What is being asked: Lines in the entries below where the word "decap" shows up should each be copied.

....................

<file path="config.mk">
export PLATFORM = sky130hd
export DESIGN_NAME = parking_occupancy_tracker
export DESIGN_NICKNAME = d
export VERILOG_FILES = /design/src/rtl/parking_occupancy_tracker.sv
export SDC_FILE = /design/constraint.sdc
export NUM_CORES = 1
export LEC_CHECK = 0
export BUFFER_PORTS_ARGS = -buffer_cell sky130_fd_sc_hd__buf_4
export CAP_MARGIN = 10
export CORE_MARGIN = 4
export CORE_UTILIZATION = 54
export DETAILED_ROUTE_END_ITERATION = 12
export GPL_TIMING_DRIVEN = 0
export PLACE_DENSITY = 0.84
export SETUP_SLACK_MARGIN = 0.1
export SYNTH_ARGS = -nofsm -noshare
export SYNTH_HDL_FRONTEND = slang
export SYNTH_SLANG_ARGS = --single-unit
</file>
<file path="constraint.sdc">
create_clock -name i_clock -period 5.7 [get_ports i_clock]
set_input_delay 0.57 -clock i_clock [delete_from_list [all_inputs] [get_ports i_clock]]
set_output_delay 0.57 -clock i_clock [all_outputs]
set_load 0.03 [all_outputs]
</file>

....................

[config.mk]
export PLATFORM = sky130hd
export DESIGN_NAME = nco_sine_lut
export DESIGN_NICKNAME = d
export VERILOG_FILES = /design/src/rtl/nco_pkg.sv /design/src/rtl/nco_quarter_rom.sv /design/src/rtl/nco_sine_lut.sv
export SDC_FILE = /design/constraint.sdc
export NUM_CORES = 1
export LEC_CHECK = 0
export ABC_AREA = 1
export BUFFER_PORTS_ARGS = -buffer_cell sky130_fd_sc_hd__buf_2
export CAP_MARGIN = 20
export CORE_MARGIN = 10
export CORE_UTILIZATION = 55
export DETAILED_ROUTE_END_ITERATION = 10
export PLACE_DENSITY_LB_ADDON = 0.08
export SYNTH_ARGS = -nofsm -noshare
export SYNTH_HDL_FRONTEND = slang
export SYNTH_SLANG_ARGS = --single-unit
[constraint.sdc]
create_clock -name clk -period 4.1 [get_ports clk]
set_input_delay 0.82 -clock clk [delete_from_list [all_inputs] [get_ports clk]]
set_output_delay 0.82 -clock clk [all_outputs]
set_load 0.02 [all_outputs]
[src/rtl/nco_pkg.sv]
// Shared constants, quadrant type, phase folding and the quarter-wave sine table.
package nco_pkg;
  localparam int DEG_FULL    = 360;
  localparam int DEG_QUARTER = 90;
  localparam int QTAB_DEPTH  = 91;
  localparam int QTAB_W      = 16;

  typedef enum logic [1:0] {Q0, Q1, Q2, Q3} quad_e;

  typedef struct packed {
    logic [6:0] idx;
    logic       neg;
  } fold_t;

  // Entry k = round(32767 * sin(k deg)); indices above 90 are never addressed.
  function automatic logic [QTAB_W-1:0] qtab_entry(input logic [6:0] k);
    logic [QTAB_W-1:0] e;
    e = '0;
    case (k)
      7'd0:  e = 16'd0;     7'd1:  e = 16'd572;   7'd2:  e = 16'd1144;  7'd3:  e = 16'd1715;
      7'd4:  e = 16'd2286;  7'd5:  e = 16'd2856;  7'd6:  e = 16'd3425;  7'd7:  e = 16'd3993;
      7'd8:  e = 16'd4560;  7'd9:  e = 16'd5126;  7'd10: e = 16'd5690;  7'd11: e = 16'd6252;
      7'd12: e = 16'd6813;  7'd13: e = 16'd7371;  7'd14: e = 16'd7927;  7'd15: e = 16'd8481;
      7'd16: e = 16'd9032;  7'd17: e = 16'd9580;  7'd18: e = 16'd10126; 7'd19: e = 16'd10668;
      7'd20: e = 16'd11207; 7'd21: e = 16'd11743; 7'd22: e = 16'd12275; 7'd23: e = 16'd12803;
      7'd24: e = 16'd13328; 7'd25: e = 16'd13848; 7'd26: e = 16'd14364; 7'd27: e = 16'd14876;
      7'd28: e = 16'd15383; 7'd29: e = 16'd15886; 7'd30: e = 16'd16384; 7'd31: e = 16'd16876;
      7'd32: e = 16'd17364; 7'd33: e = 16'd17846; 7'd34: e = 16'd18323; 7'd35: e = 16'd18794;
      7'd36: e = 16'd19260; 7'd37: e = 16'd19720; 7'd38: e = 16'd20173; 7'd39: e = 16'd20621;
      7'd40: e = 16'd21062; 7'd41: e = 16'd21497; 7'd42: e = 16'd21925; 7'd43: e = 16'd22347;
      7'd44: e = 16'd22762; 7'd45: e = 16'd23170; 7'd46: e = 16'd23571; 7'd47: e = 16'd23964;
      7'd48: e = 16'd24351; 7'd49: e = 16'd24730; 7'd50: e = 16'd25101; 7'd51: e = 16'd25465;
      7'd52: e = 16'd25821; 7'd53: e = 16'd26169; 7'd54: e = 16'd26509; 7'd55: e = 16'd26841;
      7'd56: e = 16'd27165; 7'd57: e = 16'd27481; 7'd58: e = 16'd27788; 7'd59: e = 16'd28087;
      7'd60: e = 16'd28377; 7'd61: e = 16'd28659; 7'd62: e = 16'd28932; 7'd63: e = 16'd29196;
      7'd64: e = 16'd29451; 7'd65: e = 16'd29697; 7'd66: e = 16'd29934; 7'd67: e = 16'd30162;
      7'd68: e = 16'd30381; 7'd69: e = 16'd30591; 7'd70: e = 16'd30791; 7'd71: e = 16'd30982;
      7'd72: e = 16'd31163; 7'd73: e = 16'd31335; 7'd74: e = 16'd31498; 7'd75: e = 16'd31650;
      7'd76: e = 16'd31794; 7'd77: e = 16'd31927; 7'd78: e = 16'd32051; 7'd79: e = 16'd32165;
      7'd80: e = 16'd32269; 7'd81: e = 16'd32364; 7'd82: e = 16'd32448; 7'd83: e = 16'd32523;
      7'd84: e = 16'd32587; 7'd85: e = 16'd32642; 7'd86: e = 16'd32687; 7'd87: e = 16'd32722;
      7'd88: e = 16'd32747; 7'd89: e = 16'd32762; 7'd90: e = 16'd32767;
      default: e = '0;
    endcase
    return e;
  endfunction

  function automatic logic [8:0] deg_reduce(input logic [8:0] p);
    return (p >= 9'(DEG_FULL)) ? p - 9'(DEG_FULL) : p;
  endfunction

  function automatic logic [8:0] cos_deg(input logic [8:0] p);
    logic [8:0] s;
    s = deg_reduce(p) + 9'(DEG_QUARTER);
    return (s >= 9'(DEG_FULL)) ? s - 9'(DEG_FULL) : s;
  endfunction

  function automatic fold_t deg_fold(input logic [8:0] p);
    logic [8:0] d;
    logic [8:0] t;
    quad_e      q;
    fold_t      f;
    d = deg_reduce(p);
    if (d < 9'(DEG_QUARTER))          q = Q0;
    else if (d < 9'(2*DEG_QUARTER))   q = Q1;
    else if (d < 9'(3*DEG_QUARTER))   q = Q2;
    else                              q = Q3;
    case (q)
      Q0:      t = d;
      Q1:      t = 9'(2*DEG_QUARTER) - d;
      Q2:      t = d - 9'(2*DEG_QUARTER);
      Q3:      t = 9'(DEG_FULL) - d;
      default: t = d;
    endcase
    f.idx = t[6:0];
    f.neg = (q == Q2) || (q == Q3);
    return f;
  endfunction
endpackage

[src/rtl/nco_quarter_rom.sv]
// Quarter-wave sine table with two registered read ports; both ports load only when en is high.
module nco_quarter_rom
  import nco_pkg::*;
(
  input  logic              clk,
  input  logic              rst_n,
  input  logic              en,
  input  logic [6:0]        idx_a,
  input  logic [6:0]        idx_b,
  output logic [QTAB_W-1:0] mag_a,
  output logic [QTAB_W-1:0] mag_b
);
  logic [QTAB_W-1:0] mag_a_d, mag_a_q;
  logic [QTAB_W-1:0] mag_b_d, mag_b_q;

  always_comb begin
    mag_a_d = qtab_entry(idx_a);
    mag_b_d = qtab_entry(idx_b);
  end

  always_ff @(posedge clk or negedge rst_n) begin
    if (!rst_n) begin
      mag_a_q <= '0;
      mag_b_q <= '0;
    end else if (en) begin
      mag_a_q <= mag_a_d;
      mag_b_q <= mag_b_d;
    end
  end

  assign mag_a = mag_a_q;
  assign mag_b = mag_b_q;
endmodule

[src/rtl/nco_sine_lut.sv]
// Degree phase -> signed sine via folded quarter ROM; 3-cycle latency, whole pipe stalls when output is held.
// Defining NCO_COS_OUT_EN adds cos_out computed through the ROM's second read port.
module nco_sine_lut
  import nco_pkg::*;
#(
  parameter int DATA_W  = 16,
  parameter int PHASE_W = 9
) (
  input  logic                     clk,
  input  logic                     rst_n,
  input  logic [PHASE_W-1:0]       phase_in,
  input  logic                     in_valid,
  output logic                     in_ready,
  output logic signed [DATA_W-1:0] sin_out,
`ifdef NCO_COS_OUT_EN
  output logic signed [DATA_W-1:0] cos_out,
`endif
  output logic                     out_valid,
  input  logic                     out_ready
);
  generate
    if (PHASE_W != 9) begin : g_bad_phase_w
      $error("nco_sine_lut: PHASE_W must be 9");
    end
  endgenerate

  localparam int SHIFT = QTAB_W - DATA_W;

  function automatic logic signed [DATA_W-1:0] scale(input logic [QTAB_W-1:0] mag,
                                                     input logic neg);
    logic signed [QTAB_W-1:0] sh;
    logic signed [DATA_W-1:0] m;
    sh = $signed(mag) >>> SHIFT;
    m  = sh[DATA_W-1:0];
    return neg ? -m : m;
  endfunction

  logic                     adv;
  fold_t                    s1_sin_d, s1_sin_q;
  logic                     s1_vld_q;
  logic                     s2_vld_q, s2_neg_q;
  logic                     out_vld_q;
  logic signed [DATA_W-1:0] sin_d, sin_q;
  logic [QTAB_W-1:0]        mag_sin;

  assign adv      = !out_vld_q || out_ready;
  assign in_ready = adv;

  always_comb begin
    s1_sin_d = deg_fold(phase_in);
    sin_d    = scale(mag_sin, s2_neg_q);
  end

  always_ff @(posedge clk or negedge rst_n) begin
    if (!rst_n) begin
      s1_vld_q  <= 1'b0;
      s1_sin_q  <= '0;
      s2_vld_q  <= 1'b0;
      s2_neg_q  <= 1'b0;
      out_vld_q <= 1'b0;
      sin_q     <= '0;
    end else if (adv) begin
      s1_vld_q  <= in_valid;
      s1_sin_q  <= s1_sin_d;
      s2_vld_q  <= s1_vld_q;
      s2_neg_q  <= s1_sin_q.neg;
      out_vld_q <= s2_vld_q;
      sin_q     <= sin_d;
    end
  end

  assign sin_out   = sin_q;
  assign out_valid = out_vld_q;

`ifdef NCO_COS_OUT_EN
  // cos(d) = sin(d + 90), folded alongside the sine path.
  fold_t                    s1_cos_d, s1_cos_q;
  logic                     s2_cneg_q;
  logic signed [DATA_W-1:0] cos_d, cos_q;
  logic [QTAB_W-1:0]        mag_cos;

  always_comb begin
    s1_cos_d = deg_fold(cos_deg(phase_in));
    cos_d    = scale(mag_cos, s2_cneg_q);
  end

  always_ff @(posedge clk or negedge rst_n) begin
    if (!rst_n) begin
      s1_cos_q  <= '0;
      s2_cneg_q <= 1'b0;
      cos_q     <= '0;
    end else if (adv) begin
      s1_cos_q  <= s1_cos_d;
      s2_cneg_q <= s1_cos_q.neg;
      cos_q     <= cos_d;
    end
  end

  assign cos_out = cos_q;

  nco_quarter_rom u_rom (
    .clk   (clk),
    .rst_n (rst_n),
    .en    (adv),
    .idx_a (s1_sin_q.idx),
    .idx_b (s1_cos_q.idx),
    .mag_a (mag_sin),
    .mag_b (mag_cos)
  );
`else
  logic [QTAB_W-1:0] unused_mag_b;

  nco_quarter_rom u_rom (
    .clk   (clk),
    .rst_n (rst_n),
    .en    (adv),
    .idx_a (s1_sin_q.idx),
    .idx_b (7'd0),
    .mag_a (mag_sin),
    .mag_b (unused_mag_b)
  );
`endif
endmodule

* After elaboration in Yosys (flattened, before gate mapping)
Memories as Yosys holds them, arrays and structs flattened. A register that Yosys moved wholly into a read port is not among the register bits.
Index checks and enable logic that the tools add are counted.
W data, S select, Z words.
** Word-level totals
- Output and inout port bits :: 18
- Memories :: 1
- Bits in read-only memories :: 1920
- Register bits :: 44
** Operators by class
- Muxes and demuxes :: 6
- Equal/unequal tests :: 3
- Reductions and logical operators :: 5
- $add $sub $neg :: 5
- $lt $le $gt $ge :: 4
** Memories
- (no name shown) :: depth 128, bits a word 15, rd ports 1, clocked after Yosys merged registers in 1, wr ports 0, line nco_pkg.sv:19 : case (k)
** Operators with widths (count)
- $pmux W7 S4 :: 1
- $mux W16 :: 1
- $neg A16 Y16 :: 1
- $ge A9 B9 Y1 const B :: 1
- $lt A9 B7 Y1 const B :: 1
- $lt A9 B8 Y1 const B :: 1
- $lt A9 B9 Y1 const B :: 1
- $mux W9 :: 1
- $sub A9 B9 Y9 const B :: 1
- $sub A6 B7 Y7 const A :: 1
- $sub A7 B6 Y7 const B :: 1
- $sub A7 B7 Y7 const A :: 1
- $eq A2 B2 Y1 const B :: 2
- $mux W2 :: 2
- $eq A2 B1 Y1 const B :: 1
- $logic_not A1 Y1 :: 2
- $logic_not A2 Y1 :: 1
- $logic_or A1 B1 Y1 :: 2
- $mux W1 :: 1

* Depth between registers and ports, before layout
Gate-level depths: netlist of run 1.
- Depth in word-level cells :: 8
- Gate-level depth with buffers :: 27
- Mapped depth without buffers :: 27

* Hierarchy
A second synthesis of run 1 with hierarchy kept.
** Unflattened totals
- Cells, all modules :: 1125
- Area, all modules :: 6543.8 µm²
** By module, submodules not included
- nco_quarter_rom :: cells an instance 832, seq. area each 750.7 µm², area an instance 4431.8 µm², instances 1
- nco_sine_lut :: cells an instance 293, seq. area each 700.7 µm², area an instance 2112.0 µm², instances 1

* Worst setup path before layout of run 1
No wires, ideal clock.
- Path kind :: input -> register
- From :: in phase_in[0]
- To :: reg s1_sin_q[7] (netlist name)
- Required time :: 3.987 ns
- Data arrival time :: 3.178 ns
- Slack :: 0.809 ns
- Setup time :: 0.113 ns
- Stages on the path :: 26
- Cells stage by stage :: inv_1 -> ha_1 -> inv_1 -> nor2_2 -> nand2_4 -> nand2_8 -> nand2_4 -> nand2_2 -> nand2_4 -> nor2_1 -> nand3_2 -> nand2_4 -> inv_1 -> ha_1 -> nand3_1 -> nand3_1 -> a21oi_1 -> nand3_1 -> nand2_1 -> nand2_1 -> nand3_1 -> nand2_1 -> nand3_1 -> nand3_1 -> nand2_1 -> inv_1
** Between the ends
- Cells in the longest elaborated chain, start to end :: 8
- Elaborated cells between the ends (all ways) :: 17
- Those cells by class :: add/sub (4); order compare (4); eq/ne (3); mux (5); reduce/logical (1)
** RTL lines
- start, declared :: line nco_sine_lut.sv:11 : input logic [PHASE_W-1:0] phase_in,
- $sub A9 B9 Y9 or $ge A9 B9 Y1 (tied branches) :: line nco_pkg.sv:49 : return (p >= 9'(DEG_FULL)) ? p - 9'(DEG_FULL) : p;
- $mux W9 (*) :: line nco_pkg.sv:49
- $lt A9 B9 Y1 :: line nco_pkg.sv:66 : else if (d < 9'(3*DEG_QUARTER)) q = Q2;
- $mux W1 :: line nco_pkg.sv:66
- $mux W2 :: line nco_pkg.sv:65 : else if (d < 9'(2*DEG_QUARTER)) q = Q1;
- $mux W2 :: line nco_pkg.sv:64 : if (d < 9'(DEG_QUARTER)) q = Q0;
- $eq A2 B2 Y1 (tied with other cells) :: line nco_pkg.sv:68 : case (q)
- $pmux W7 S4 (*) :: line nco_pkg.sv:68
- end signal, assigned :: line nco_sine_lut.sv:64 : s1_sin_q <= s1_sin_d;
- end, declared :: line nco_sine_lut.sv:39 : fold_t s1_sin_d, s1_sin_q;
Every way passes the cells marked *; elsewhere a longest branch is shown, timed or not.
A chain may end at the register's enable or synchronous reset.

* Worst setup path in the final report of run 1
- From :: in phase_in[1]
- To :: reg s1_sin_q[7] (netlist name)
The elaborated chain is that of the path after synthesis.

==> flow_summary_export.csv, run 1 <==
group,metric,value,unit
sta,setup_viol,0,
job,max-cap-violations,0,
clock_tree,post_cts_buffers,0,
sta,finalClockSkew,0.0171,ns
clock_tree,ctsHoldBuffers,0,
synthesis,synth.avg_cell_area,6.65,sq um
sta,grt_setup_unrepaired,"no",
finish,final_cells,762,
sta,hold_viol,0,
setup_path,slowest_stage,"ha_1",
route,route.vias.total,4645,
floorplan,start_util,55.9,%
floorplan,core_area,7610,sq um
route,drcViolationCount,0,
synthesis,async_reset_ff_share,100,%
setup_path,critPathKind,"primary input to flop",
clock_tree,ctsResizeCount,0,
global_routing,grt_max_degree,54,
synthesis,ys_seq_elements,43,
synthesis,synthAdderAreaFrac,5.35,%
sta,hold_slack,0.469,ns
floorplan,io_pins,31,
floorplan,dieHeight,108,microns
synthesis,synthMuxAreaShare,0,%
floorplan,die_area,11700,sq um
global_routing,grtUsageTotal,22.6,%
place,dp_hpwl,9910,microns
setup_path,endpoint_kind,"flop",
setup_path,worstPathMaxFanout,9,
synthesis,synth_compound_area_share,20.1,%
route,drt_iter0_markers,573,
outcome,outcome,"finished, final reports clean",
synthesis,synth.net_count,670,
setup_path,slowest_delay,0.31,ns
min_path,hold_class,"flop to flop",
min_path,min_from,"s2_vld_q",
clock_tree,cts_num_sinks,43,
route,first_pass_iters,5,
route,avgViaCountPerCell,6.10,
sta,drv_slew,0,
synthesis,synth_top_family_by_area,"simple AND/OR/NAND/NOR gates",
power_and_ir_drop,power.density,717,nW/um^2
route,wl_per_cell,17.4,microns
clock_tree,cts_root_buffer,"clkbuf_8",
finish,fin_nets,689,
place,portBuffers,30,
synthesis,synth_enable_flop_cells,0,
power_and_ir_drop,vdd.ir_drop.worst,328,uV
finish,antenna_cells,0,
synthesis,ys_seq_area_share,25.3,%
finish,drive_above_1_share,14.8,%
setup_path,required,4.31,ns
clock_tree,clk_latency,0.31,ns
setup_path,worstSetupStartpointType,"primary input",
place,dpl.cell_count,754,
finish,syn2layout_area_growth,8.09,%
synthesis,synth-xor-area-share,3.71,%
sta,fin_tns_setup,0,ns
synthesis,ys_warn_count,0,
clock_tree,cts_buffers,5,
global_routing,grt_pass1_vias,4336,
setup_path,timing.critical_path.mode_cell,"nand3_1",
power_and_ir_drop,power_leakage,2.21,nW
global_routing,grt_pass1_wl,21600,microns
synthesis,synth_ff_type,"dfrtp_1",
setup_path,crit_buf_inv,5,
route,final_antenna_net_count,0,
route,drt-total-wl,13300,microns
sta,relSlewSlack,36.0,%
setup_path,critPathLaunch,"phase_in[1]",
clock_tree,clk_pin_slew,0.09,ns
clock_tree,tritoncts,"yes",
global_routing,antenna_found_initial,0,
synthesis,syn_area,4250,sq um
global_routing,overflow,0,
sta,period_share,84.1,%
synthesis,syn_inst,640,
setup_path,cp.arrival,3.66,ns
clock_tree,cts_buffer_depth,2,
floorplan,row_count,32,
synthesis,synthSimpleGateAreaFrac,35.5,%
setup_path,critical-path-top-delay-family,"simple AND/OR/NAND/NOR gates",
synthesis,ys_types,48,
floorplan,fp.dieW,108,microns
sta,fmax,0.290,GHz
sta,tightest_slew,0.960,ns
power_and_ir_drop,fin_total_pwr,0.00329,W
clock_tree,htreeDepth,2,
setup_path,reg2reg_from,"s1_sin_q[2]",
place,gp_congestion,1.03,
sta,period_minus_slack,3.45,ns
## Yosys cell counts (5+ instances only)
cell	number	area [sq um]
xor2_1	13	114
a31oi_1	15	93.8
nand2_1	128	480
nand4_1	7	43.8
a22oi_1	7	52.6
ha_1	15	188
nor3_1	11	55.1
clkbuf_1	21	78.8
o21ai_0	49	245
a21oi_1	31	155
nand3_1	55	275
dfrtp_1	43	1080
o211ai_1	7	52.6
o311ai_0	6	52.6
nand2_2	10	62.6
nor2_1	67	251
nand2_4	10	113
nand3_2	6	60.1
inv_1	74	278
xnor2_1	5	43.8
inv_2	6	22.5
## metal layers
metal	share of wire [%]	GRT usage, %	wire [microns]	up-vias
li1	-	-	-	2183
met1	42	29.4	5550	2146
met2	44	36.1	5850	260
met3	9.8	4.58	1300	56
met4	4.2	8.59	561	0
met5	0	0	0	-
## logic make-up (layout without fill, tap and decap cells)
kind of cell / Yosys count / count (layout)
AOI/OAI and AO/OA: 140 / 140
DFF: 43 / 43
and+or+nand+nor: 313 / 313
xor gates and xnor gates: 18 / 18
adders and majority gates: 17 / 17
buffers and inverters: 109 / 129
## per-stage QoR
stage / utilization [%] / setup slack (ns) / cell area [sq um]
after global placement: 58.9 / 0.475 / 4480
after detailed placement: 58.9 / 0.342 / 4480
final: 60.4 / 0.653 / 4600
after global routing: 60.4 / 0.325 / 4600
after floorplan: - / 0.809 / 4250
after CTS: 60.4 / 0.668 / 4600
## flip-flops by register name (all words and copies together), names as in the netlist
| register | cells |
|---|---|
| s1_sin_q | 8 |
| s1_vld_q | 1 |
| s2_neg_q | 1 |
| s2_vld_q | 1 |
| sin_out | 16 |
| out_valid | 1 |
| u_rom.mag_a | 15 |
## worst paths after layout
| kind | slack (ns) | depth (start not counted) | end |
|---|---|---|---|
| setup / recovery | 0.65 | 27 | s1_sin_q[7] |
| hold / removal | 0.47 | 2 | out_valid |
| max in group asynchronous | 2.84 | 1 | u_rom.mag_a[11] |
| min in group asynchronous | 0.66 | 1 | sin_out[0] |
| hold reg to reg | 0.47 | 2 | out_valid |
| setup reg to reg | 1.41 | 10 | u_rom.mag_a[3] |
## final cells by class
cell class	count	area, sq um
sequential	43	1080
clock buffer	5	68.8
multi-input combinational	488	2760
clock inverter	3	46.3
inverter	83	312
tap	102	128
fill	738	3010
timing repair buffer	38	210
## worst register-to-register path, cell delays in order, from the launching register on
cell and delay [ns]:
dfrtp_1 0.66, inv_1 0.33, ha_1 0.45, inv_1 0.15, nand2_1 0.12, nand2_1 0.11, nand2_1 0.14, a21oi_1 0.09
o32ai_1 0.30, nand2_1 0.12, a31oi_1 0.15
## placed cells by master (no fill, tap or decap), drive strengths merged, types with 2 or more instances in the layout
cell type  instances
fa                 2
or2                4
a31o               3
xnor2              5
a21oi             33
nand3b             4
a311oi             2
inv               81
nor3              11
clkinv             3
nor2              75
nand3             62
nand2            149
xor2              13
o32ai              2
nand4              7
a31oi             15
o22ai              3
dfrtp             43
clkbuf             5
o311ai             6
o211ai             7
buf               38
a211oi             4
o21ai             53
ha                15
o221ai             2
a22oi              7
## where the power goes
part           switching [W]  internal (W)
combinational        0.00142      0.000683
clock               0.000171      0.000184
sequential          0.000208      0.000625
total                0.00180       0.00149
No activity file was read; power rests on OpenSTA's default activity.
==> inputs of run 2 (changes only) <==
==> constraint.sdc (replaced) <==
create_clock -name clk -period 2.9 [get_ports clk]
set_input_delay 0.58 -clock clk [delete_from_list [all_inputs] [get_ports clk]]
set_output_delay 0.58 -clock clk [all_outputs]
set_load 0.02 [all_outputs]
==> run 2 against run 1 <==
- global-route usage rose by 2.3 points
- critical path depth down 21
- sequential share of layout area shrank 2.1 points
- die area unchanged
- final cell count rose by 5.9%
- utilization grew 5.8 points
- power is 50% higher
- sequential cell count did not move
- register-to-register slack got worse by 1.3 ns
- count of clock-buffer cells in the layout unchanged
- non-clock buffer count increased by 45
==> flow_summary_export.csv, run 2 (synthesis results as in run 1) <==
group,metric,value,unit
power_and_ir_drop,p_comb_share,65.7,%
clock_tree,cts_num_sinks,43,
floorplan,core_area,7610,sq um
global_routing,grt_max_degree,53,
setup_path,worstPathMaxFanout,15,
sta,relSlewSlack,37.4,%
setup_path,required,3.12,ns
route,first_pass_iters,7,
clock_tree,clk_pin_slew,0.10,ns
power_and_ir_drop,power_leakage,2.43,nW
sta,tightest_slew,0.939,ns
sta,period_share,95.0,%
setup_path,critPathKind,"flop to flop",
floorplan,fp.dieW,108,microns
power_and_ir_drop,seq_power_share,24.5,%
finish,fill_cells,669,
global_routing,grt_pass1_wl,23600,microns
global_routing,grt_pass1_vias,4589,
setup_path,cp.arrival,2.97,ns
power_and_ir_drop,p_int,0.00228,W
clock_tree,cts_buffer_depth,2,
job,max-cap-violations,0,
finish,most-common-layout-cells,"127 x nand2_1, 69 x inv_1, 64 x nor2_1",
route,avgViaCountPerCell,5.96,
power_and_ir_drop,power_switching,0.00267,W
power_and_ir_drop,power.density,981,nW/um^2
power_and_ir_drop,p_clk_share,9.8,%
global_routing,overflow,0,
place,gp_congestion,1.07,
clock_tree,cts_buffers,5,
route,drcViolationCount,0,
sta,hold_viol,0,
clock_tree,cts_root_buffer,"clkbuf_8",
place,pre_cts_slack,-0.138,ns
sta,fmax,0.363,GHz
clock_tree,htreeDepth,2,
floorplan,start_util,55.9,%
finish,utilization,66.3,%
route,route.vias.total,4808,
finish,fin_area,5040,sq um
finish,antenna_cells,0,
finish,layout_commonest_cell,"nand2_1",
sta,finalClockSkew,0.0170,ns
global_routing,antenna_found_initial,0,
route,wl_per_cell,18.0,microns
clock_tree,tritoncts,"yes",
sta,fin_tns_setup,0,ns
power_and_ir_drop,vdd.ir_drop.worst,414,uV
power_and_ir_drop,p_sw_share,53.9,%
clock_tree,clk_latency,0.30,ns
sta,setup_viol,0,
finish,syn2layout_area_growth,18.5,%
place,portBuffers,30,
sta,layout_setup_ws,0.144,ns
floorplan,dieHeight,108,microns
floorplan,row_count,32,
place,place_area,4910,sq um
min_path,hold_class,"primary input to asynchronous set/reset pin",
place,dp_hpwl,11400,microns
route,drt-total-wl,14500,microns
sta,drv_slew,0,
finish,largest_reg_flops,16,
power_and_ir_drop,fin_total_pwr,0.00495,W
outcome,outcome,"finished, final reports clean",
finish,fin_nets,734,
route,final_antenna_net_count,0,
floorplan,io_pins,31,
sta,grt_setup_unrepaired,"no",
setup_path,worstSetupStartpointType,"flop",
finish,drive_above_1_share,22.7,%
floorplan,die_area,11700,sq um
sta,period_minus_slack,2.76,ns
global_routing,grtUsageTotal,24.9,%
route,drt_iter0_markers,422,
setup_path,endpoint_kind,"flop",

....................

Solution to this exercise:
## logic make-up (layout without fill, tap and decap cells)
## placed cells by master (no fill, tap or decap), drive strengths merged, types with 2 or more instances in the layout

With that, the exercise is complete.